Mohan Singh Uberoi Diwana (17 March 1899 – 25 May 1984), more commonly known as Mohan Singh Diwana, was a Punjabi literary scholar and a poet.

== Biography ==

=== Personal life ===
Diwana was born in Devi village of Rawalpindi district in Punjab Province, British India in 1899. His wife was Devinder Kaur, from whom he separated in 1953. From 1975 onwards, he lived mostly in Chandigarh. His son J. P. S. Uberoi (1934–2024) grew up to become a renowned sociologist.
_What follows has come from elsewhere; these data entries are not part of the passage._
`src/rtl/id_ex_stage.sv`:
```
// ID->EX pipeline register: regfile read addressing, operand select, RAW hazard stall, valid/ready handshake with flush.
// Optional macro ID_EX_FORWARD_EN enables EX/MEM and WB bypassing; otherwise per-register pending counters interlock.
module id_ex_stage #(
    parameter int DATA_W = 32,
    parameter int ADDR_W = 5
) (
    input  logic              clk,
    input  logic              rst,
    input  logic              id_valid,
    output logic              id_ready,
    input  logic [31:0]       id_pc,
    input  logic [ADDR_W-1:0] id_rs1,
    input  logic [ADDR_W-1:0] id_rs2,
    input  logic              id_use_rs1,
    input  logic              id_use_rs2,
    input  logic [ADDR_W-1:0] id_rd,
    input  logic              id_rd_we,
    input  logic              id_is_load,
    input  logic [DATA_W-1:0] id_imm,
    input  logic [3:0]        id_alu_op,
    output logic [ADDR_W-1:0] raddr1,
    output logic [ADDR_W-1:0] raddr2,
    input  logic [DATA_W-1:0] rdata1,
    input  logic [DATA_W-1:0] rdata2,
    input  logic [ADDR_W-1:0] exm_rd,
    input  logic              exm_rd_we,
    input  logic              exm_is_load,
    input  logic [DATA_W-1:0] exm_data,
    input  logic [ADDR_W-1:0] wb_waddr,
    input  logic [DATA_W-1:0] wb_wdata,
    input  logic              wb_we,
    input  logic              flush,
    output logic              ex_valid,
    input  logic              ex_ready,
    output logic [31:0]       ex_pc,
    output logic [DATA_W-1:0] ex_op_a,
    output logic [DATA_W-1:0] ex_op_b,
    output logic [DATA_W-1:0] ex_imm,
    output logic [ADDR_W-1:0] ex_rd,
    output logic              ex_rd_we,
    output logic              ex_is_load,
    output logic [3:0]        ex_alu_op
);
    localparam int NREG = 2**ADDR_W;

    logic              ex_valid_reg;
    logic [31:0]       ex_pc_reg;
    logic [DATA_W-1:0] ex_op_a_reg, ex_op_b_reg, ex_imm_reg;
    logic [ADDR_W-1:0] ex_rd_reg;
    logic              ex_rd_we_reg, ex_is_load_reg;
    logic [3:0]        ex_alu_op_reg;

    logic                   stall, fire;
    logic [1:0][ADDR_W-1:0] src_idx;
    logic [1:0]             src_use;
    logic [1:0][DATA_W-1:0] src_rf, src_op;
    logic [1:0]             src_blk, src_haz;

    assign raddr1  = id_rs1;
    assign raddr2  = id_rs2;
    assign src_idx = {id_rs2, id_rs1};
    assign src_use = {id_use_rs2, id_use_rs1};
    assign src_rf  = {rdata2, rdata1};

`ifndef ID_EX_FORWARD_EN
    // Outstanding writers per register; a source is usable only once its count drains to zero.
    logic [NREG-1:0][1:0] pend_reg, pend_next;
    logic                 inc_en, wb_dec_en, fl_dec_en;
    logic                 unused_nofwd;

    assign inc_en    = fire && id_rd_we && (id_rd != '0);
    assign wb_dec_en = wb_we && (wb_waddr != '0);
    assign fl_dec_en = flush && ex_valid_reg && ex_rd_we_reg && (ex_rd_reg != '0);
    assign unused_nofwd = ^{exm_rd, exm_rd_we, exm_is_load, exm_data, wb_wdata};

    generate
        for (genvar gi = 0; gi < NREG; gi++) begin : g_pend
            logic inc_hit, wb_hit, fl_hit;
            assign inc_hit = inc_en && (id_rd == ADDR_W'(gi));
            assign wb_hit  = wb_dec_en && (wb_waddr == ADDR_W'(gi));
            assign fl_hit  = fl_dec_en && (ex_rd_reg == ADDR_W'(gi));
            assign pend_next[gi] = pend_reg[gi] + {1'b0, inc_hit} - {1'b0, wb_hit} - {1'b0, fl_hit};
        end
    endgenerate

    always_ff @(posedge clk or negedge rst) begin
        if (!rst) begin
            pend_reg <= '0;
        end else begin
            pend_reg <= pend_next;
        end
    end
`endif

    generate
        for (genvar gi = 0; gi < 2; gi++) begin : g_src
`ifdef ID_EX_FORWARD_EN
            // Youngest producer wins; a load still in EX/MEM has no data yet and must not bypass.
            assign src_op[gi] = (src_idx[gi] == '0) ? '0 :
                                (exm_rd_we && !exm_is_load && (exm_rd == src_idx[gi])) ? exm_data :
                                (wb_we && (wb_waddr == src_idx[gi])) ? wb_wdata :
                                src_rf[gi];
            assign src_blk[gi] = (ex_valid_reg && ex_rd_we_reg && (ex_rd_reg == src_idx[gi])) ||
                                 (exm_rd_we && exm_is_load && (exm_rd == src_idx[gi]));
`else
            assign src_op[gi]  = (src_idx[gi] == '0) ? '0 : src_rf[gi];
            assign src_blk[gi] = (pend_reg[src_idx[gi]] != 2'd0);
`endif
            assign src_haz[gi] = src_use[gi] && (src_idx[gi] != '0) && src_blk[gi];
        end
    endgenerate

    assign stall    = |src_haz;
    assign id_ready = !stall && (!ex_valid_reg || ex_ready) && !flush;
    assign fire     = id_valid && id_ready;

    always_ff @(posedge clk or negedge rst) begin
        if (!rst) begin
            ex_valid_reg   <= 1'b0;
            ex_pc_reg      <= '0;
            ex_op_a_reg    <= '0;
            ex_op_b_reg    <= '0;
            ex_imm_reg     <= '0;
            ex_rd_reg      <= '0;
            ex_rd_we_reg   <= 1'b0;
            ex_is_load_reg <= 1'b0;
            ex_alu_op_reg  <= '0;
        end else begin
            if (flush) begin
                ex_valid_reg <= 1'b0;
            end else if (fire) begin
                ex_valid_reg <= 1'b1;
            end else if (ex_ready) begin
                ex_valid_reg <= 1'b0;
            end
            // Data fields only move on an accepted instruction; a flush leaves them stale.
            if (fire) begin
                ex_pc_reg      <= id_pc;
                ex_op_a_reg    <= src_op[0];
                ex_op_b_reg    <= src_op[1];
                ex_imm_reg     <= id_imm;
                ex_rd_reg      <= id_rd;
                ex_rd_we_reg   <= id_rd_we;
                ex_is_load_reg <= id_is_load;
                ex_alu_op_reg  <= id_alu_op;
            end
        end
    end

    assign ex_valid   = ex_valid_reg;
    assign ex_pc      = ex_pc_reg;
    assign ex_op_a    = ex_op_a_reg;
    assign ex_op_b    = ex_op_b_reg;
    assign ex_imm     = ex_imm_reg;
    assign ex_rd      = ex_rd_reg;
    assign ex_rd_we   = ex_rd_we_reg;
    assign ex_is_load = ex_is_load_reg;
    assign ex_alu_op  = ex_alu_op_reg;
endmodule

```
`config.mk`:
```
export PLATFORM = sky130hd
export DESIGN_NAME = id_ex_stage
export DESIGN_NICKNAME = d
export VERILOG_FILES = /design/src/rtl/id_ex_stage.sv
export SDC_FILE = /design/constraint.sdc
export NUM_CORES = 1
export LEC_CHECK = 0
export ABC_AREA = 1
export ABC_CLOCK_PERIOD_IN_PS = 2700
export CORE_MARGIN = 2
export CORE_UTILIZATION = 46
export CTS_CLUSTER_SIZE = 24
export DETAILED_ROUTE_END_ITERATION = 16
export PLACE_DENSITY = 0.82
export SYNTH_ARGS = -nofsm -noshare
export SYNTH_HDL_FRONTEND = slang
export SYNTH_SLANG_ARGS = --single-unit
```
`constraint.sdc`:
```
create_clock -name clk -period 2.7 [get_ports clk]
set_clock_uncertainty 0.1 [all_clocks]
set_input_delay 0.405 -clock clk [delete_from_list [all_inputs] [get_ports clk]]
set_output_delay 0.405 -clock clk [all_outputs]
set_load 0.1 [all_outputs]
```
==> results.json, run 1 <==
{
  "antenna_left": 0,
  "synth.avg_cell_area_sq_um": 8.548,
  "syn2layout_area_growth_pct": 45.93,
  "worst_r2r_path_depth": 19,
  "grt_setup_unrepaired": "yes",
  "yosysWarnings": 0,
  "comb_power_share_pct": 53.6,
  "starting_density_of_the_core_pct": 46.87,
  "critical_path_capture_point_type": "output pin",
  "max_stage_delay_ps": 400,
  "report.final.hold_viol_count": 0,
  "criticalPathCategory": "reg2out",
  "antenna_found_initial": 0,
  "worst_max_slew_margin_expressed_relative_to_the_limit_pct": 51.57,
  "synthesis.instances": 1245,
  "floorplan.io_pins": 384,
  "grt_pass1_wl_um": 54580,
  "fmax_ghz": 0.3657,
  "routed_wl_um": 36690,
  "critical_path_fanouts_max": 2,
  "floorplan.core_area_sq_um": 22710,
  "grt_max_degree": 69,
  "first_pass_iters": 5,
  "clock_tree.htree_level_count": 1,
  "cp-start-kind": "flop",
  "clockBufferDepth": 3,
  "gp_congestion": 0.9716,
  "power.density_cell_area_nw_per_um2": 1159,
  "synth_sequential_area_ratio_pct": 47.97,
  "top_reg_cell_synth": "sky130_fd_sc_hd__dfrtp_1",
  "globalRouteOverflowTotal": 0,
  "global_route.usage.total_pct": 28.92,
  "clock_insertion_delay_worst_skew_ps": 510,
  "clk_pin_slew_worst_paths_ps": 60,
  "detailedRoute.firstIterationViolations": 747,
  "finish.net_count": 1936,
  "fin_crit_sh_pct": 101.3,
  "die_x_um": 156.1,
  "power.switching_fraction_pct": 53.03,
  "timing.critical_path.slowest_stage_cell": "sky130_fd_sc_hd__dfrtp_1",
  "num_cts_buffers": 23,
  "fin_ws_ps": -34.85,
  "synth_seq_cells": 204,
  "die_boundary_height_um": 156.1,
  "fin_area_sq_um": 15530,
  "crit_path_cell_trace": "nor2_2 -> buf_6 -> nand2_2 -> nand2_2 -> nor2_2 -> nor2_1 -> nand2_1 -> nand2_1 -> nor2_1 -> nor2_1 -> nor2_2 -> nor2_4 -> buf_6 -> buf_12",
  "report.final.setup_viol": 2,
  "total_power_mw": 18.01,
  "final.min_clock_period_ps": 2735,
  "drv.max_cap_violation_count": 0,
  "sw_power_mw": 9.548,
  "status": "finished with violations",
  "die_area_sq_um": 24370,
  "routedWlPerCell_um": 18.89,
  "violations": "negative setup slack",
  "max_slew.worst_pin.slew_ps": 726.5,
  "fraction_of_layout_cells_with_a_size_suffix_above_1_pct": 21.74,
  "total_vias_in_the_final_route": 10182,
  "timing.critical_path.required_ps": 2190,
  "cts_tree": "yes",
  "numPortBuffers": 312,
  "hold-path-cell-count": 3,
  "dpl_cell_area_sq_um": 14350,
  "sequential_share_of_power_pct": 28.3,
  "utilization_after_layout_pct": 68.39,
  "cts_sinks": 204,
  "hpwlAfterDp_um": 26690,
  "internal_power_mw": 8.458,
  "fraction_of_registers_with_async_set_or_reset_after_synthesis_pct": 100.0,
  "detailedPlace.worstSlack_ps": -516.4,
  "netlist_area_sq_um": 10640,
  "ir_worst_vdd_mv": 1.084,
  "first_global_vias": 10085,
  "synth-edff-count": 0,
  "hp-class": "in2reg",
  "clock_power_share_pct": 18.1,
  "reported_leakage_power_nw": 7.804,
  "rows": 55,
  "arrival_ps": 2230,
  "ctsRootBufferMaster": "sky130_fd_sc_hd__clkbuf_16",
  "synth_cell_type_count": 27,
  "finalMaxSlewViolations": 0,
  "largest_reg_flops": 64,
  "drc": 0,
  "drt-vias-per-instance": 5.243,
  "whs_ps": 180.0
}
## cell families after synthesis
kind of cell	count (synthesis)	share of synthesized area, %
and+or+nand+nor	668	25.75
DFF	204	47.97
buffers and inverters	147	6.701
AOI/OAI and AO/OA	98	4.656
adders and majority gates	64	9.711
xor gates and xnor gates	63	5.184
other	1	0.03524
## routing by layer
layer | global-route usage, % | up-vias | routed length, um
met5 | 0 | - | 0
met2 | 48.04 | 471 | 17960
met4 | 13.94 | 0 | 1875
met3 | 5.250 | 109 | 2891
li1 | - | 4726 | -
met1 | 36.71 | 4876 | 13950
## critical path, delay by kind of cell, from the launching register on
family        cells  cell delay [ps]
buf+inv           3              430
simple gates     11              890
flops             1              400
## path summary, 6_finish.rpt
check	startpoint	endpoint	slack, ps
worst max-delay path	pend_reg[39]	id_ready	-30
worst min-delay path	id_valid	ex_rd_we	180
worst max register to register	pend_reg[39]	pend_reg[25]	0
worst min register to register	pend_reg[27]	pend_reg[27]	370
max in group asynchronous	rst	ex_rd[1]	1470
min in group asynchronous	rst	ex_rd[2]	300
## repair_timing
item,4_1_cts,5_1_grt
pin swaps,6,16
setup endpoints to repair,1,129
gates cloned,1,6
hold endpoints to repair,42,0
setup buffers,6,7
resized for setup,18,40
hold buffers,1,0
## power by group through the flow
stage          Combinational (mW)  Sequential, mW  Clock (mW)
2_1_floorplan                1.85            9.97           0
3_3_place_gp                 9.23            5.05           0
3_5_place_dp                 9.39            5.09           0
4_1_cts                      9.45            5.07        3.29
5_1_grt                      10.1            5.23        3.42
6_report                     9.65            5.10        3.26
## cell usage after synthesis (all sizes together), types with 5 or more instances
| cell | number | area share (%) |
|---|---|---|
| fa | 31 | 5.8 |
| nand3 | 134 | 6.3 |
| xnor2 | 41 | 3.4 |
| nor2 | 119 | 4.2 |
| buf | 40 | 2.9 |
| ha | 33 | 3.9 |
| inv | 83 | 2.9 |
| dfrtp | 204 | 48 |
| o21ai | 88 | 4.1 |
| nand2 | 388 | 14 |
| nand4 | 5 | 0.49 |
| xor2 | 22 | 1.8 |
| a21oi | 8 | 0.38 |
| nor3 | 21 | 0.99 |
| clkbuf | 23 | 0.81 |
## final cells by class
class                      instances  area [sq um]
timing repair buffer             431          3975
multi-input combinational        895          4969
fill                            1813          7178
antenna                            1         2.502
tap                              285         356.6
inverter                          84         319.1
clock inverter                     8         100.1
clock buffer                      34         686.9
sequential                       204          5122
## cells in the final DEF (no fill, tap or decap), drive strengths merged, types with 2 or more instances in the layout
master,netlist,final
dlygate4sd2,0,4
nand2,388,388
xnor2,41,41
inv,83,84
clkinv,1,5
nor2,119,119
xor2,22,22
nor3,21,21
buf,40,266
o21ai,88,88
a21oi,8,8
clkdlybuf4s50,0,154
clkbuf,23,39
fa,31,31
conb,1,2
ha,33,33
nand3,134,134
nand4,5,5
bufinv,0,2
dfrtp,204,204
## metrics by stage
| step | std cells | TNS [ps] |
|---|---|---|
| global placement | 1879 | -54590 |
| finish | 1942 | -39.25 |
| floorplan | 1246 | 0 |
| global route | 1941 | -6659 |
| detailed placement | 1879 | -63320 |
| CTS | 1928 | -8.263 |
Note: power is estimated with default switching activity, not from simulation.
==> run 2, diff against run 1 <==
--- a/config.mk
+++ b/config.mk
@@ -12,6 +12,7 @@
 export CTS_CLUSTER_SIZE = 24
 export DETAILED_ROUTE_END_ITERATION = 16
 export PLACE_DENSITY = 0.82
+export REMOVE_ABC_BUFFERS = 1
 export SYNTH_ARGS = -nofsm -noshare
 export SYNTH_HDL_FRONTEND = slang
 export SYNTH_SLANG_ARGS = --single-unit
==> results.json, run 2 (same netlist as run 1, synthesis figures left out) <==
{
  "ff2ff_setup_slack_ps": 10,
  "cp-start-kind": "flop",
  "cts_sinks": 204,
  "largest_reg_flops": 64,
  "clock_tree.htree_level_count": 1,
  "power.density_cell_area_nw_per_um2": 1158,
  "routed_wl_um": 33650,
  "criticalPathCategory": "reg2out",
  "timing.critical_path.required_ps": 2190,
  "floorplan.core_area_sq_um": 22710,
  "status": "finished with violations",
  "critical_path_capture_point_type": "output pin",
  "comb_power_share_pct": 53.3,
  "detailedRoute.firstIterationViolations": 696,
  "grt_pass1_wl_um": 52630,
  "gp_congestion": 0.9481,
  "global_route.usage.total_pct": 27.77,
  "power.switching_fraction_pct": 53.10,
  "worst_reg2reg_startpoint": "pend_reg[45]",
  "drt-vias-per-instance": 5.166,
  "finish.net_count": 1927,
  "ctsRootBufferMaster": "sky130_fd_sc_hd__clkbuf_16",
  "r2r_end": "pend_reg[63]",
  "hpwlAfterDp_um": 25700,
  "syn2layout_area_growth_pct": 43.52,
  "clk_pin_slew_worst_paths_ps": 60,
  "arrival_ps": 2280,
  "fmax_ghz": 0.3585,
  "reported_leakage_power_nw": 7.710,
  "timing.hold.worst.start": "rdata1[16]",
  "routedWlPerCell_um": 17.45,
  "sequential_share_of_power_pct": 28.7,
  "die_x_um": 156.1,
  "clock_insertion_delay_worst_skew_ps": 520,
  "drv.max_cap_violation_count": 0,
  "violations": "negative setup slack",
  "total_power_mw": 17.69,
  "die_boundary_height_um": 156.1,
  "cts_tree": "yes",
  "total_vias_in_the_final_route": 9961,
  "num_cts_buffers": 24,
  "clockBufferDepth": 3,
  "finalMaxSlewViolations": 0,
  "report.final.setup_viol": 2,
  "worst_r2r_path_depth": 19,
  "most-common-layout-cells": "sky130_fd_sc_hd__nand2_1 (382), sky130_fd_sc_hd__buf_4 (239), sky130_fd_sc_hd__dfrtp_1 (204), sky130_fd_sc_hd__clkdlybuf4s50_1 (155), sky130_fd_sc_hd__nand3_1 (133)",
  "first_pass_iters": 5,
  "floorplan.io_pins": 384,
  "first_global_vias": 10133,
  "sw_power_mw": 9.392,
  "starting_density_of_the_core_pct": 46.87,
  "report.final.hold_viol_count": 0,
  "antenna_left": 0,
  "critical_path_fanouts_max": 2,
  "crit_start": "pend_reg[45]",
  "grt_max_degree": 71,
  "clock_power_share_pct": 18.0,
  "ir_worst_vdd_mv": 1.093,
  "globalRouteOverflowTotal": 0,
  "totalNegativeSetupSlack_ps": -92.30,
  "rows": 55,
  "die_area_sq_um": 24370,
  "fin_ws_ps": -89.69,
  "numPortBuffers": 312,
  "max_slew.worst_pin.slew_ps": 721.7,
  "hp-class": "in2reg",
  "layout.cells.most_common": "sky130_fd_sc_hd__nand2_1",
  "grt_setup_unrepaired": "yes",
  "final.min_clock_period_ps": 2790,
  "hold_path_end": "ex_op_a[16]",
  "detailedPlace.worstSlack_ps": -492.3,
  "antenna_found_initial": 0,
  "diodes": 0,
  "worst_max_slew_margin_expressed_relative_to_the_limit_pct": 51.89,
  "utilization_after_layout_pct": 67.26,
  "fraction_of_layout_cells_with_a_size_suffix_above_1_pct": 19.96,
  "internal_power_mw": 8.296,
  "drc": 0,
  "fin_crit_sh_pct": 103.3,
  "hold-path-cell-count": 3
}
-- run 2: cell types whose count changed in the layout (fill, tap and decap cells not counted), sizes merged --
cell and change:
diode -1, dlygate4sd2 -1, buf -6, clkinvlp +2
clkinv -1, inv +1, clkdlybuf4s50 +1, clkbuf -9
-- run 2: routing by layer --
layer | share of wire, % | up-vias | global-route usage [%] | wire length (um)
met5 | 0 | - | 0 | 0
met4 | 4.7 | 0 | 12.32 | 1572
met3 | 8.6 | 101 | 6.472 | 2880
met2 | 47 | 479 | 47.05 | 15940
met1 | 39 | 4682 | 33.94 | 13260
li1 | - | 4699 | - | -
-- run 2: area by class of cell --
class	instances	area, sq um
clock inverters	10	140.1
fillers	1852	7435
clock buffers	29	649.4
well taps	285	356.6
inverters	84	317.8
flip-flops and latches	204	5105
multi-input cells	895	4918
repair buffers	421	3787
-- run 2: power by group through the flow --
stage          Sequential [mW]  Clock [mW]  Combinational (mW)
2_1_floorplan             9.96           0                1.74
3_3_place_gp              5.03           0                9.19
3_5_place_dp              5.08           0                9.35
4_1_cts                   5.06        3.27                9.40
5_1_grt                   5.22        3.42                9.88
6_report                  5.08        3.19                9.42
-- run 2: metrics by stage --
step           cells  area (sq um)  hold slack (ps)
3_3_place_gp    1884         14350            349.9
4_1_cts         1926         15210            315.2
6_report        1928         15270            337.6
2_1_floorplan   1183         10250            9.409
5_1_grt         1928         15270            328.3
3_5_place_dp    1884         14350            357.0
-- run 2: timing repair --
action                     4_1_cts  5_1_grt
setup buffers                    2        2
gates cloned                     0        0
hold endpoints to repair        58        0
hold buffers                     1        0
gates resized for setup         18       18
pin swaps                        4        5
setup endpoints to repair        1       40
-- run 2: worst max-delay path, stage by stage (launching register included) --
cell and delay, ps:
sky130_fd_sc_hd__dfrtp_1 390, sky130_fd_sc_hd__nor2_1 110, sky130_fd_sc_hd__buf_4 160, sky130_fd_sc_hd__nand2_1 50
sky130_fd_sc_hd__nand2_1 60, sky130_fd_sc_hd__nand2_1 70, sky130_fd_sc_hd__nand3_1 80, sky130_fd_sc_hd__nand2_1 70
sky130_fd_sc_hd__nand2_1 70, sky130_fd_sc_hd__nor2_1 50, sky130_fd_sc_hd__nor2_1 120, sky130_fd_sc_hd__nor2_2 60
sky130_fd_sc_hd__nor2_4 150, sky130_fd_sc_hd__buf_12 140, sky130_fd_sc_hd__buf_12 160
-- run 2: how the worst max path moves through the flow --
stage,cells after the start,slack [ps],end
after global routing,14,-200,id_ready
after floorplan,9,-8330,ex_op_a[31]
final,14,-90,id_ready
after global placement,19,-440,pend_reg[57]
after CTS,14,-90,id_ready
after detailed placement,19,-490,pend_reg[57]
The Sahitya Academy published a detailed work on the life and work of Diwana by Harbhajan Singh Bhatia in the Punjabi language.

=== Education ===
Diwana did his B.A. (Hons) in English from the Government College, Lahore, M.A. in English Literature from Calcutta University (1924), and PhD in Urdu literature from Calcutta University (1931). In 1933, he was awarded a D.Litt. by Punjab University for writing the first-ever systematic history of Punjabi literature.

=== Teaching ===
Diwana was appointed a lecturer of Punjabi at Panjab University, Lahore, in 1928, a post he held till 1944. From then till his retirement in 1959, he served as Reader and head of the Punjabi department at the same university.

== Contributions ==

- Diwana is known for the first authentic research in the history of Panjabi literature, which resulted in the book History of Panjabi Literature (1100 - 1932) (1933). In this book, he divides Punjabi literature chronologically into 'the Pre-Nanak Age', 'the Age of Nanak', 'the Later Moghul Period', 'the Age of Ranjit Singh', and 'the British Period'.
- Some of Diwana's well-known works of poetry include Nīl Dhārā (The Blue Ocean, 1935), Jagat Tamāsha (The World Fair, 1942), Mastī (Ecstasy, 1946–49), and Dhup Chāṅ (Sunshine and Shade, 1932).
- Diwana discovered the 'Adi Sakhian' tradition of Janamsakhi when he came across a manuscript dated to 1701 A.D., while teaching at the Panjab University, Lahore.
- He is regarded as the 'undisputed saviour' of Shah Hussain's 'kafis' in the written form, by having discovered several old manuscripts.